Qualche settimana fa, contro il Milan, Riccardo Meggiorini è uscito dal campo sanguinante per poi rientrare senza numero. Certo, la maglia era sempre quella - riconoscibilissima - del Chievo: tonalità e stemma gialloblù, musso volante su un fianco. Una stranezza che scompare di fronte a quanto accaduto ieri in Ligue 1.
Impegnato ieri pomeriggio sul campo del Montpellier, il Tolosa si è presentato con la propria divisa da trasferta: rosa con bordi grigio scuri. Ma l'arbitro della gara, Tony Chapron, ha avuto qualcosa da ridire: "Non l'ha approvata...", si è lamentato il club ospite su Twitter. Il motivo? Una possibile confusione con la maglia dei padroni di casa.
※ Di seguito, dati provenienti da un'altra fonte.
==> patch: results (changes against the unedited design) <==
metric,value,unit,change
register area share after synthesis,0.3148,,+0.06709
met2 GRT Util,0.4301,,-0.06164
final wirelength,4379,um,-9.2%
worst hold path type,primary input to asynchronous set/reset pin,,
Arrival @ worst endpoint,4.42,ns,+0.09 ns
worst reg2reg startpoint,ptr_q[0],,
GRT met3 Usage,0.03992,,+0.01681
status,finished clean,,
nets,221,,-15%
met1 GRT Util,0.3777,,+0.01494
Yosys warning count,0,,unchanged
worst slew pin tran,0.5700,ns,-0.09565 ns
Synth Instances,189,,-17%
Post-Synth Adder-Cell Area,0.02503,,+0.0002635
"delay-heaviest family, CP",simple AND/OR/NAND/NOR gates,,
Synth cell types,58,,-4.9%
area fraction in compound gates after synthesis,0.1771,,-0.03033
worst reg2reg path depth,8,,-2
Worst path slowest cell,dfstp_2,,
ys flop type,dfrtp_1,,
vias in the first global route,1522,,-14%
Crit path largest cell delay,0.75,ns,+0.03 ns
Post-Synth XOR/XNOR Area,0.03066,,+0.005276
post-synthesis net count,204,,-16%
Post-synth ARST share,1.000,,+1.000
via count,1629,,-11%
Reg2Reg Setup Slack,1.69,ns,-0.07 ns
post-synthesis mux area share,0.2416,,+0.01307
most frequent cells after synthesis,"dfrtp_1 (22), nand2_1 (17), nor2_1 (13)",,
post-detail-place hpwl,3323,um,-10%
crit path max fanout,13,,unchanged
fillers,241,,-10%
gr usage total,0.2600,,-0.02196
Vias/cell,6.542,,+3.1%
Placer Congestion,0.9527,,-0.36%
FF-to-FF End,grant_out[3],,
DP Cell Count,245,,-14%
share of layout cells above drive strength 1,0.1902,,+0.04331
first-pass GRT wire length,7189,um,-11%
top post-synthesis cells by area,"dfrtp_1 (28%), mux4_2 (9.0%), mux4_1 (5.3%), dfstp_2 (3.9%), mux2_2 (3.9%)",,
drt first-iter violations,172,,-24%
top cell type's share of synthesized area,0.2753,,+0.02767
==> config.mk <==
export PLATFORM = sky130hd
export DESIGN_NAME = serial_subtractor
export DESIGN_NICKNAME = d
export VERILOG_FILES = /design/src/rtl/serial_subtractor.sv
export SDC_FILE = /design/constraint.sdc
export NUM_CORES = 1
export LEC_CHECK = 0
export CORE_ASPECT_RATIO = 0.9
export CORE_MARGIN = 10
export CORE_UTILIZATION = 35
export DETAILED_ROUTE_END_ITERATION = 8
export SYNTH_ARGS = -nofsm -noshare
export SYNTH_HDL_FRONTEND = slang
export SYNTH_SLANG_ARGS = --single-unit
==> constraint.sdc <==
create_clock -name clk -period 5.6 [get_ports clk]
set_input_delay 0.84 -clock clk [delete_from_list [all_inputs] [get_ports clk]]
set_output_delay 0.84 -clock clk [all_outputs]
set_load 0.01 [all_outputs]
==> src/rtl/serial_subtractor.sv <==
// serial_subtractor: multi-cycle N-bit subtractor, D = A - B - Bin with
// borrow-out Bout, processing W bits per clock, least-significant chunk first.
// Handshake: start is accepted in IDLE or DONE, busy is high while chunks are
// being processed, and done pulses for one cycle when D/Bout become valid.
// D and Bout hold their values until the next accepted start.
// Optional build macro SERIAL_SUBTRACTOR_FLAGS_EN adds the registered flags
// V (signed overflow of A - B - Bin) and Z (D == 0).
module serial_subtractor #(
   parameter int N = 8,
   parameter int W = 1
) (
   input  logic         clk,
   input  logic         rst_n,
   input  logic         start,
   input  logic [N-1:0] A,
   input  logic [N-1:0] B,
   input  logic         Bin,
   output logic         busy,
   output logic         done,
   output logic [N-1:0] D,
`ifdef SERIAL_SUBTRACTOR_FLAGS_EN
   output logic         V,
   output logic         Z,
`endif
   output logic         Bout
);

   // Number of chunks and a counter wide enough to index them (at least 1 bit).
   localparam int NCH   = (W >= 1) ? (N / W) : 1;
   localparam int CNT_W = (NCH > 1) ? $clog2(NCH) : 1;
   localparam logic [CNT_W-1:0] LAST_CNT = CNT_W'(NCH - 1);

   // Reject illegal parameter combinations at elaboration.
   generate
      if ((N < 1) || (W < 1) || (W > N) || ((N % W) != 0)) begin : g_bad_params
         $error("serial_subtractor: requires N >= 1, 1 <= W <= N and N %% W == 0");
      end
   endgenerate

   typedef enum logic [1:0] {
      ST_IDLE = 2'd0,
      ST_RUN  = 2'd1,
      ST_DONE = 2'd2
   } state_t;

   state_t           state_q;
   logic [N-1:0]     a_q;
   logic [N-1:0]     b_q;
   logic             borrow_q;
   logic [CNT_W-1:0] cnt_q;
   logic [N-1:0]     d_q;
   logic             bout_q;
   logic             busy_q;
   logic             done_q;
`ifdef SERIAL_SUBTRACTOR_FLAGS_EN
   logic             v_q;
   logic             z_q;
`endif

   // Latched operands split into chunks so the active chunk is a plain mux.
   logic [W-1:0] a_chunk [NCH];
   logic [W-1:0] b_chunk [NCH];

   genvar gi;
   generate
      for (gi = 0; gi < NCH; gi++) begin : g_chunk
         assign a_chunk[gi] = a_q[gi*W +: W];
         assign b_chunk[gi] = b_q[gi*W +: W];
      end
   endgenerate

   logic [W-1:0] a_cur;
   logic [W-1:0] b_cur;
   logic [W:0]   diff_d;
   logic [N-1:0] d_d;
   logic         last_chunk;
`ifdef SERIAL_SUBTRACTOR_FLAGS_EN
   logic         v_d;
   logic         z_d;
`endif

   // Datapath for the current chunk: W+1-bit subtract; the top bit is the borrow.
   always_comb begin
      a_cur      = a_chunk[cnt_q];
      b_cur      = b_chunk[cnt_q];
      diff_d     = {1'b0, a_cur} - {1'b0, b_cur} - {{W{1'b0}}, borrow_q};
      d_d        = d_q;
      d_d[int'(cnt_q)*W +: W] = diff_d[W-1:0];
      last_chunk = (cnt_q == LAST_CNT);
`ifdef SERIAL_SUBTRACTOR_FLAGS_EN
      // Operand signs differ and result sign differs from the minuend: overflow.
      // This also holds with Bin, since equal-sign operands cannot overflow
      // even after subtracting the extra one.
      v_d        = (a_q[N-1] != b_q[N-1]) && (d_d[N-1] != a_q[N-1]);
      z_d        = (d_d == '0);
`endif
   end

   // Control FSM with registered handshake outputs and result registers.
   always_ff @(posedge clk) begin
      if (!rst_n) begin
         state_q  <= ST_IDLE;
         a_q      <= '0;
         b_q      <= '0;
         borrow_q <= 1'b0;
         cnt_q    <= '0;
         d_q      <= '0;
         bout_q   <= 1'b0;
         busy_q   <= 1'b0;
         done_q   <= 1'b0;
`ifdef SERIAL_SUBTRACTOR_FLAGS_EN
         v_q      <= 1'b0;
         z_q      <= 1'b0;
`endif
      end else begin
         unique case (state_q)
            ST_IDLE, ST_DONE: begin
               done_q <= 1'b0;
               if (start) begin
                  a_q      <= A;
                  b_q      <= B;
                  borrow_q <= Bin;
                  cnt_q    <= '0;
                  d_q      <= '0;
                  busy_q   <= 1'b1;
                  state_q  <= ST_RUN;
               end else begin
                  busy_q   <= 1'b0;
                  state_q  <= ST_IDLE;
               end
            end
            ST_RUN: begin
               d_q      <= d_d;
               borrow_q <= diff_d[W];
               cnt_q    <= cnt_q + 1'b1;
               if (last_chunk) begin
                  bout_q  <= diff_d[W];
`ifdef SERIAL_SUBTRACTOR_FLAGS_EN
                  v_q     <= v_d;
                  z_q     <= z_d;
`endif
                  busy_q  <= 1'b0;
                  done_q  <= 1'b1;
                  state_q <= ST_DONE;
               end
            end
            default: begin
               busy_q  <= 1'b0;
               done_q  <= 1'b0;
               state_q <= ST_IDLE;
            end
         endcase
      end
   end

   assign busy = busy_q;
   assign done = done_q;
   assign D    = d_q;
   assign Bout = bout_q;
`ifdef SERIAL_SUBTRACTOR_FLAGS_EN
   assign V    = v_q;
   assign Z    = z_q;
`endif

endmodule
==> results.toml, run 1 <==
[run_status]
status = "complete, no violations"

[synth]
async_flop_share = 0
ys_seq_area_frac = 0.4194
yosys_warnings = 0
ys_seq_elements = 33
ys_top_cells_by_area = "dfxtp_1 42%, a21boi_0 9.5%, nand2_1 9.5%, mux4_1 6.7%, mux2i_1 5.7%"
synthMostInstantiatedCell = "nand2_1"
synth_nets = 194
synth_edf_count = 0
synth_cell_types = 30
synth.top_cell.area_share = 0.4194
netlist_area_mm2 = 0.001575
syn_avg_cell_area_um2 = 9.321
syn_inst = 169
synth_top_cell_by_area = "dfxtp_1"
synthTopCellsByCount = "40 x nand2_1, 33 x dfxtp_1, 20 x a21boi_0"
synth_flop_cell = "dfxtp_1"

[timing]
tightestPinTransition_ps = 1083
setup_tns_ps = 0
setup_viol = 0
drv_slew = 0
fin_crit_sh = 0.4815
grt_setup_unrepaired = "false"
fmax_ghz = 0.3709
finalHoldViolations = 0
fin_crit_ps = 2696
relSlewSlack = 0.2780
clock_skew_ps = 3.375

[pwr]
finalPower_uw = 499.0
ir_drop_mv = 0.1337
leakage_nw = 0.7749
powerDensity_mw_per_mm2 = 251.0

[route]
drc = 0
wl_per_cell_um = 13.19
via_count = 1215
ant_nets = 0
wirelength_um = 3390
drt_iter0_markers = 67
via_per_inst = 4.728
firstDrtPassIters = 4

[clock_network]
cts_root_buf = "clkbuf_8"
path_clk_slew_ps = 60
cts_repair_resize_count = 0
cts_tree = "built"
cts_made_buffers = 5
insertion_delay_ps = 280
htreeDepth = 2
post-cts-setup-buffers = 0
cts_sinks = 33
hold_buffers = 0
clk_path_buf_depth = 2

[setup_path]
arrival_ps = 2900
endpoint_kind = "flip-flop"
cp_num_buf_inv = 0
ff2ff_path_depth = 6
cp_common_cell = "mux2i_1"
critical_path.top_delay_family = "multiplexers"
slowest_delay_ps = 610
critical_path_class = "reg -> reg"
cp_slowest_cell = "mux4_1"
critPathMaxFanout = 11
startpoint_type = "flip-flop"
cp.depth = 6
cp_data_required_time_ps = 5810
crit_chain = "mux4_1, mux2i_1, fa_1, nand2b_1, or3_1, mux2i_1"

[die]
start_util = 0.3578
core_area_mm2 = 0.004403
die_x_um = 90.72
die_y_um = 83.65
rows = 23
die_area_mm2 = 0.007588
io_pins = 31

[placement]
hpwl_um = 2351
port_buffers = 30
place.gp.congestion = 0.7902
place_inst = 250

[min_path]
holdCritPathClass = "reg -> reg"
min_path_cells = 2

[global_routing]
track_usage = 0.09157
grt_pass1_vias = 1240
grt_overflow = 0
grt_first_pass_wirelength_um = 5844
grt_max_degree = 35
antenna_found_initial = 0

[finish]
antenna_cells = 0
final_layout_size_suffix_gt1_frac = 0.05128
fin_nets = 220
final_cell_count_no_fill = 257
fin_util = 0.4515
syn_to_final_growth_pct = 26.21

[flow_run]
cap_violations = 0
Niente paura: lo stesso Montpellier ha risolto amichevolmente la questione, donando al Tolosa una maglietta da allenamento che più semplice non si può. Nessun disegno, nessun simbolo, nessun bordo: solo lo stemma della Nike, oltre naturalmente al numero sulle spalle, come diversivo su un bianco quasi accecante, ed esteso anche a calzettoni e calzoncini.
La maglia ha comunque portato fortuna al Tolosa: grazie a una rete messa a segno a fine primo tempo da Andy Delort, la squadra di Pascal Dupraz si è imposta per 1-0 alla Mosson, portandosi serenamente a metà della classifica della Ligue 1.
Al termine della gara, lo stesso tecnico ha poi scherzato sulla bizzarra divisa utilizzata durante i 90 minuti: "Sembrava di essere tornati agli anni Ottanta...". Ovvero quando gli sponsor erano ridotti al minimo, e i ghirigori pensati in ossequio a un presunto marketing praticamente inesistenti.